** PROVIDED DATA follows **

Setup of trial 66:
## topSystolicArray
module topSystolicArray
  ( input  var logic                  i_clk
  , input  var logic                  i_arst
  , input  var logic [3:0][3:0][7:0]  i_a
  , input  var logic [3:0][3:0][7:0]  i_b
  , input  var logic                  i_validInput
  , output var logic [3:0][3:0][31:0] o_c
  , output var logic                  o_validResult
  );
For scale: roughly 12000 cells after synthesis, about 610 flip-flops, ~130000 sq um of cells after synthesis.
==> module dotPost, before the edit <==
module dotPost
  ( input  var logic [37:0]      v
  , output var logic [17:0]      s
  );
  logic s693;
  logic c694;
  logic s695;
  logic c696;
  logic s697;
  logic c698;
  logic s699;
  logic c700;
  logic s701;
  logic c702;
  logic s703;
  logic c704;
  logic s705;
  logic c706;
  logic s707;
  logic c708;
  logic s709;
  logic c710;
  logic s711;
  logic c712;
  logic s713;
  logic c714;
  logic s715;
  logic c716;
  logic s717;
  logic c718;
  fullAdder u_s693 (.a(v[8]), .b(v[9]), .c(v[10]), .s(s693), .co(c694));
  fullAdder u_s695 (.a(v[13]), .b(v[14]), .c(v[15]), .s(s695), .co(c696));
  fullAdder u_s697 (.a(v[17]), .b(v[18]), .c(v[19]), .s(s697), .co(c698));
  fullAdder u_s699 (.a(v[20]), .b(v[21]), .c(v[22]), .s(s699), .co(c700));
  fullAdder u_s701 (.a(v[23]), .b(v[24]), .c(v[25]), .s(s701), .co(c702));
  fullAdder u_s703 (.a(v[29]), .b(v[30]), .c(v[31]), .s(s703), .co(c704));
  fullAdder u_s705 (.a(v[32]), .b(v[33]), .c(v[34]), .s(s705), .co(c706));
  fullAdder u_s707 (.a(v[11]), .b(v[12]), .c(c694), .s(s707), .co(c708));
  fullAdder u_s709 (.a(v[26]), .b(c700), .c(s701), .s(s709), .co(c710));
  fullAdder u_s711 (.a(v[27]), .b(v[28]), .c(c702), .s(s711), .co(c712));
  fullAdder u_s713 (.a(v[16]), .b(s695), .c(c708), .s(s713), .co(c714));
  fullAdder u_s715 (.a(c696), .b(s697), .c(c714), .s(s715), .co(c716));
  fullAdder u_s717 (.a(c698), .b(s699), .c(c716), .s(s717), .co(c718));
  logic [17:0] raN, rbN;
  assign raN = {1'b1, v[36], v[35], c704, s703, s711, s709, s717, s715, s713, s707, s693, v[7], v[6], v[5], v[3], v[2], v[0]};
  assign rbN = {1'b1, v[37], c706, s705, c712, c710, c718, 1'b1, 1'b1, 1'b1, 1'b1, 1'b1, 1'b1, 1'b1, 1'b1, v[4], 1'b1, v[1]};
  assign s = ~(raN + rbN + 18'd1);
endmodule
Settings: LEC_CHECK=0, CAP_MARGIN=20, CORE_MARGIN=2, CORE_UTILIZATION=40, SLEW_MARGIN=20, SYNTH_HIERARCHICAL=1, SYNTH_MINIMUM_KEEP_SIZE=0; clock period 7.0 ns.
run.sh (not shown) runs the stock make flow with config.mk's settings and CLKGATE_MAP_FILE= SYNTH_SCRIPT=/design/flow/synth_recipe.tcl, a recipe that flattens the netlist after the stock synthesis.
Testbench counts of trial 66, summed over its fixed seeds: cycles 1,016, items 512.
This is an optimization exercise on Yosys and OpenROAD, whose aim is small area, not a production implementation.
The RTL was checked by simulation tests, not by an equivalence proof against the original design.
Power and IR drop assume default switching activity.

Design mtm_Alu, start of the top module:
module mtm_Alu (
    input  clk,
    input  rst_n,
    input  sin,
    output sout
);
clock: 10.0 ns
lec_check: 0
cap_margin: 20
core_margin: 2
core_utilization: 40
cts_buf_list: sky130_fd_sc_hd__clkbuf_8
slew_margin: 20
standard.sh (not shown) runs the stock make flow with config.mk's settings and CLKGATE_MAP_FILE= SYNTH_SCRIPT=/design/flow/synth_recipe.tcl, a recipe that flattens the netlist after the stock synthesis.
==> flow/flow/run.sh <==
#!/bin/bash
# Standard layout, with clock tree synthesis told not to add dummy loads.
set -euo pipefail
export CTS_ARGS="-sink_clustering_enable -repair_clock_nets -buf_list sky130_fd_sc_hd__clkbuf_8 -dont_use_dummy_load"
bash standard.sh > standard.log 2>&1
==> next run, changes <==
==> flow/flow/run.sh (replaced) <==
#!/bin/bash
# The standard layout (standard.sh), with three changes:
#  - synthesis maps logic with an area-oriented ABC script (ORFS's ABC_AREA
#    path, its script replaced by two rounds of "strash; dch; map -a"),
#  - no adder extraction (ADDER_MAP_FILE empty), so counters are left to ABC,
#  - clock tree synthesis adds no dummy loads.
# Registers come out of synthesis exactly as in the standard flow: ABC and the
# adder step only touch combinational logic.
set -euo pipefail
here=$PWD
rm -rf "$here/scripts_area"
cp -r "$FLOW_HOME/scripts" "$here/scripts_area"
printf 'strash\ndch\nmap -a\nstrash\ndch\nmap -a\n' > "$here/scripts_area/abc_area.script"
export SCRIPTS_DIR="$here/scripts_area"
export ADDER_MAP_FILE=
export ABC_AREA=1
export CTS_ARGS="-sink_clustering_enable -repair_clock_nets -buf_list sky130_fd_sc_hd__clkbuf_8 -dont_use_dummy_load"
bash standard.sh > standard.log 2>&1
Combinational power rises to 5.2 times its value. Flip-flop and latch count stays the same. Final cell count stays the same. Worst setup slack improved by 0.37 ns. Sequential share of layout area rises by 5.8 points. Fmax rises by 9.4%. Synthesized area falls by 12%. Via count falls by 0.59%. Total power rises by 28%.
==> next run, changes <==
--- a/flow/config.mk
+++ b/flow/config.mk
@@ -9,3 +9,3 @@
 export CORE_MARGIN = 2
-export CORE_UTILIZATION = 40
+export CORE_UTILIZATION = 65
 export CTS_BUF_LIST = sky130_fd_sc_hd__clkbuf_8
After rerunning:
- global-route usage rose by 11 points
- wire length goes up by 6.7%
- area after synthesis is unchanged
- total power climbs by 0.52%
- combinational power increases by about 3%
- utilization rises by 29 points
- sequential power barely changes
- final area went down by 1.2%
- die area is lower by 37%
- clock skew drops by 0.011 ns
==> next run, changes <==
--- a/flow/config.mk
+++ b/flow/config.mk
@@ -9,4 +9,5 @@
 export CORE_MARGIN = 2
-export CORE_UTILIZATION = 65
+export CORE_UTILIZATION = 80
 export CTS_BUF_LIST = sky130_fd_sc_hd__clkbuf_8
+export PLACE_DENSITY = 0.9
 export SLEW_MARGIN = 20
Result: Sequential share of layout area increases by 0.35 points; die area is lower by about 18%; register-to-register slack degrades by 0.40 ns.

** End of PROVIDED DATA **
** PROVIDED DATA follows **

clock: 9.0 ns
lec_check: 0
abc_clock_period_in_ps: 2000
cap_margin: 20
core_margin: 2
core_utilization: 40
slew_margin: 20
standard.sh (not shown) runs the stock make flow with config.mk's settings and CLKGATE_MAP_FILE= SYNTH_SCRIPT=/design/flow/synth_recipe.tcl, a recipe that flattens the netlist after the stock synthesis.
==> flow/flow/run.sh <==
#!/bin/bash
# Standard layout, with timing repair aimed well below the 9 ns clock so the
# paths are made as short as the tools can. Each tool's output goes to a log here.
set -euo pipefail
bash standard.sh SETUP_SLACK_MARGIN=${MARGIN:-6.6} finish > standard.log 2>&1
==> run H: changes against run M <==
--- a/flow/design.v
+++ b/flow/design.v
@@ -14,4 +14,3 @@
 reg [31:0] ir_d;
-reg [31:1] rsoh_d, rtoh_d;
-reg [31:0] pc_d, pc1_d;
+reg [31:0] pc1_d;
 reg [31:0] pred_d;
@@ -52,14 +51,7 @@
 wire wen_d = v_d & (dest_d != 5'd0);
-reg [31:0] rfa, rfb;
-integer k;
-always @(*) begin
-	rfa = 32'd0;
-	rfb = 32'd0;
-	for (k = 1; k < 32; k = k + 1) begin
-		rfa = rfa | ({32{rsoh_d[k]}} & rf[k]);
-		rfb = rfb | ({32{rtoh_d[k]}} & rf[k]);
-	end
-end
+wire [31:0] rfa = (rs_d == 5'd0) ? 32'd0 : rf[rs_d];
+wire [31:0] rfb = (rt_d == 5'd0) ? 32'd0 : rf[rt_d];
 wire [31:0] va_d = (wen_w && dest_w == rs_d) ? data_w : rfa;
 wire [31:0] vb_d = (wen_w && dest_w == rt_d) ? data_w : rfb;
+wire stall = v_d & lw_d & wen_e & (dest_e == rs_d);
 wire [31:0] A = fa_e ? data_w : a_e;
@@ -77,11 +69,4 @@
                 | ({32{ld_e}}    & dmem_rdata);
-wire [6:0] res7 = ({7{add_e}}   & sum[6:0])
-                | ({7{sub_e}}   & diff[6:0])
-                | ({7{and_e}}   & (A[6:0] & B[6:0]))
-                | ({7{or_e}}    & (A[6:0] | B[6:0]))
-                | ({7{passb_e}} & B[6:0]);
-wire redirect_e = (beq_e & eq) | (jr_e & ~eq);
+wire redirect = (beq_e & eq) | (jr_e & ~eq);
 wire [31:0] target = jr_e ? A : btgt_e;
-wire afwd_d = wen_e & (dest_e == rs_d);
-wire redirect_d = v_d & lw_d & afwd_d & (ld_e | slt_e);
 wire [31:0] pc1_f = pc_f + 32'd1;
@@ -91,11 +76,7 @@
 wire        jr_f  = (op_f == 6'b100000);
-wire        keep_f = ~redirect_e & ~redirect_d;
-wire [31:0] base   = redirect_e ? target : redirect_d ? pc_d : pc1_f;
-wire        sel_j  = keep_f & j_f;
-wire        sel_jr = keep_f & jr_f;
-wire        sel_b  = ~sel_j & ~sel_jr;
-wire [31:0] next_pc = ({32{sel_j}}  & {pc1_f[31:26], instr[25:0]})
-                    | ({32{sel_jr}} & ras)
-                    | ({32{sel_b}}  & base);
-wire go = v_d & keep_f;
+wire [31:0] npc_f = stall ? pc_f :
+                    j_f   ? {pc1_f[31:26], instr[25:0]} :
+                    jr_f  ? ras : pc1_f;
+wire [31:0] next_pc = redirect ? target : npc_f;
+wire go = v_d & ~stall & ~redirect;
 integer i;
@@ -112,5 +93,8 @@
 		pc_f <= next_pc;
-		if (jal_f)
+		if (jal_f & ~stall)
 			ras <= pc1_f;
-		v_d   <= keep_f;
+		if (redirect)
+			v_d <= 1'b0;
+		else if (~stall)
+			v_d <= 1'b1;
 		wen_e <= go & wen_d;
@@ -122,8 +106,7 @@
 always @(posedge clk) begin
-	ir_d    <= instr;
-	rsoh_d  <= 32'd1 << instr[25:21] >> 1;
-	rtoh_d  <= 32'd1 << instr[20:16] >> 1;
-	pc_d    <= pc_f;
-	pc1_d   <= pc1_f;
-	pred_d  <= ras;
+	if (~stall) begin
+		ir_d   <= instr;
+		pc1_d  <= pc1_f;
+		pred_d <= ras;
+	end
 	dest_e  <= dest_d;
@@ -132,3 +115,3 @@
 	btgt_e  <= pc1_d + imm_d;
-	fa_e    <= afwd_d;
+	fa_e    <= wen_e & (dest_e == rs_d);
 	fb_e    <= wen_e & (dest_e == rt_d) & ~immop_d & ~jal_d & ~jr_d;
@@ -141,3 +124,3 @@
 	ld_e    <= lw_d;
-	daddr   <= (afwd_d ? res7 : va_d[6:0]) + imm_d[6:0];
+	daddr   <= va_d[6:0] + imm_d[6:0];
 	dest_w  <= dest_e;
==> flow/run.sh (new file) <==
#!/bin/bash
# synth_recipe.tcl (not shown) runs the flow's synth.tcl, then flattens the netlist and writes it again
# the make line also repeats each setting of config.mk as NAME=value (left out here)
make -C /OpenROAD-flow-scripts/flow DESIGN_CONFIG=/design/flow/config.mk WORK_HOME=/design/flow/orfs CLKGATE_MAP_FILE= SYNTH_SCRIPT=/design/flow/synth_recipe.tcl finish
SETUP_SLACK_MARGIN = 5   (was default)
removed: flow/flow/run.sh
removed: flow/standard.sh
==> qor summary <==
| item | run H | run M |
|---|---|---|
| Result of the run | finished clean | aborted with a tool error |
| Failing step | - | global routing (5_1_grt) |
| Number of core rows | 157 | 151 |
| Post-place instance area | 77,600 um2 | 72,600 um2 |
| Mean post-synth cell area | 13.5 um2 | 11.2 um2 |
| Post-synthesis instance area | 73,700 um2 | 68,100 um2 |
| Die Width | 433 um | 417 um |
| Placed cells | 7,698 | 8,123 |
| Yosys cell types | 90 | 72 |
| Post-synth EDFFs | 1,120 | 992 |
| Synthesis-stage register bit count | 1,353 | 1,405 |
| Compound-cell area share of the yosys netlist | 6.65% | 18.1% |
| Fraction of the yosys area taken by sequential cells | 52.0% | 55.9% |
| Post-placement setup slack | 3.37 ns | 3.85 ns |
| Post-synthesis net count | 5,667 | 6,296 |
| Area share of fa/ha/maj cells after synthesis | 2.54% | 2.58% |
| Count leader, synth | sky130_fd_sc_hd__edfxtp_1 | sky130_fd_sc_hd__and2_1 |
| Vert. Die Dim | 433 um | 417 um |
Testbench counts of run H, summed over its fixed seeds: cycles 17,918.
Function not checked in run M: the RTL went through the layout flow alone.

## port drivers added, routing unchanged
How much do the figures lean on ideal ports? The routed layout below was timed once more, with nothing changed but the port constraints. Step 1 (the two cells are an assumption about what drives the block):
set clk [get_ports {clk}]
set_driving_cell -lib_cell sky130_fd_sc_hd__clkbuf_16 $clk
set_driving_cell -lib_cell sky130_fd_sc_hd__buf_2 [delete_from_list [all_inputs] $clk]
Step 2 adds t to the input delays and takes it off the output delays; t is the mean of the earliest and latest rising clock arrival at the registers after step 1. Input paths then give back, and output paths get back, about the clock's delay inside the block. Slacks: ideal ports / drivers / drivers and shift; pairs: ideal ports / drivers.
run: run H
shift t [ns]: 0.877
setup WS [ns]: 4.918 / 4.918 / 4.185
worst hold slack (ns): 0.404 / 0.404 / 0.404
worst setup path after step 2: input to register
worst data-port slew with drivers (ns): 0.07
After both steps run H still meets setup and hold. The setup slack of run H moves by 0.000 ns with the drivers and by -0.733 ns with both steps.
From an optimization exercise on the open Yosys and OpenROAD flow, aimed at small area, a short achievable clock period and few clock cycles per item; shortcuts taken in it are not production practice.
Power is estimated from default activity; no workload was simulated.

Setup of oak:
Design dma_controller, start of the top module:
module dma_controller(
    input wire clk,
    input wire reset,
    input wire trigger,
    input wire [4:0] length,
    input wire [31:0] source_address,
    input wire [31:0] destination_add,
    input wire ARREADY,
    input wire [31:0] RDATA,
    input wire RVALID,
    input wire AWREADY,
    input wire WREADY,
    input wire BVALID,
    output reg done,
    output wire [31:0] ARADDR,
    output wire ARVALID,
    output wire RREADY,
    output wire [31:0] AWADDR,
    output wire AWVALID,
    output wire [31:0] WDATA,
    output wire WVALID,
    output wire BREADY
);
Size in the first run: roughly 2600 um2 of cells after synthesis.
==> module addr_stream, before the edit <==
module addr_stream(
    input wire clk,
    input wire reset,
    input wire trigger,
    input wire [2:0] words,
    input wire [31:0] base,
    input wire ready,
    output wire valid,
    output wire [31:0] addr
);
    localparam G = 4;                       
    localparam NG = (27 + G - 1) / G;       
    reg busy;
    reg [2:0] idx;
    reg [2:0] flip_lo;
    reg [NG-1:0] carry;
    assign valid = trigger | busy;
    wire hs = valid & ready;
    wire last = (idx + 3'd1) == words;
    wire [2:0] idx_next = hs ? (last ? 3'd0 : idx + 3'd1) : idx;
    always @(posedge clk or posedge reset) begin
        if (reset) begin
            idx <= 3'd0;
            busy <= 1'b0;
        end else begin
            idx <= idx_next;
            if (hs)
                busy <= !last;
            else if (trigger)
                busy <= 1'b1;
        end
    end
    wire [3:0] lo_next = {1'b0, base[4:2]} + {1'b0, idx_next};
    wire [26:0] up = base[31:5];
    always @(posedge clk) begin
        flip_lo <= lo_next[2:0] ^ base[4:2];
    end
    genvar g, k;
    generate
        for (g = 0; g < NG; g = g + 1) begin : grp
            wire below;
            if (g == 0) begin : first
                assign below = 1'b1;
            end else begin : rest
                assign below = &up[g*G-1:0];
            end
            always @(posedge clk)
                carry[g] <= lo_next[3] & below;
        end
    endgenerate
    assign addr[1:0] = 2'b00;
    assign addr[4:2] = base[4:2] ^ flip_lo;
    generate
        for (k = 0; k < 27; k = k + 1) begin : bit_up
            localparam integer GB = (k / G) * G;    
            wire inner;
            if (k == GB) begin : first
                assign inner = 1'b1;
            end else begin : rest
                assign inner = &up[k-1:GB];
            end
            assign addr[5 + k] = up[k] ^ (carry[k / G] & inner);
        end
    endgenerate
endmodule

** End of PROVIDED DATA **

## TASK GOAL
Copy out all lines of the listing above that include "target".

## RESULT OF THE EXERCISE
 wire [31:0] target = jr_e ? A : btgt_e;
-wire [31:0] base   = redirect_e ? target : redirect_d ? pc_d : pc1_f;
+wire [31:0] next_pc = redirect ? target : npc_f;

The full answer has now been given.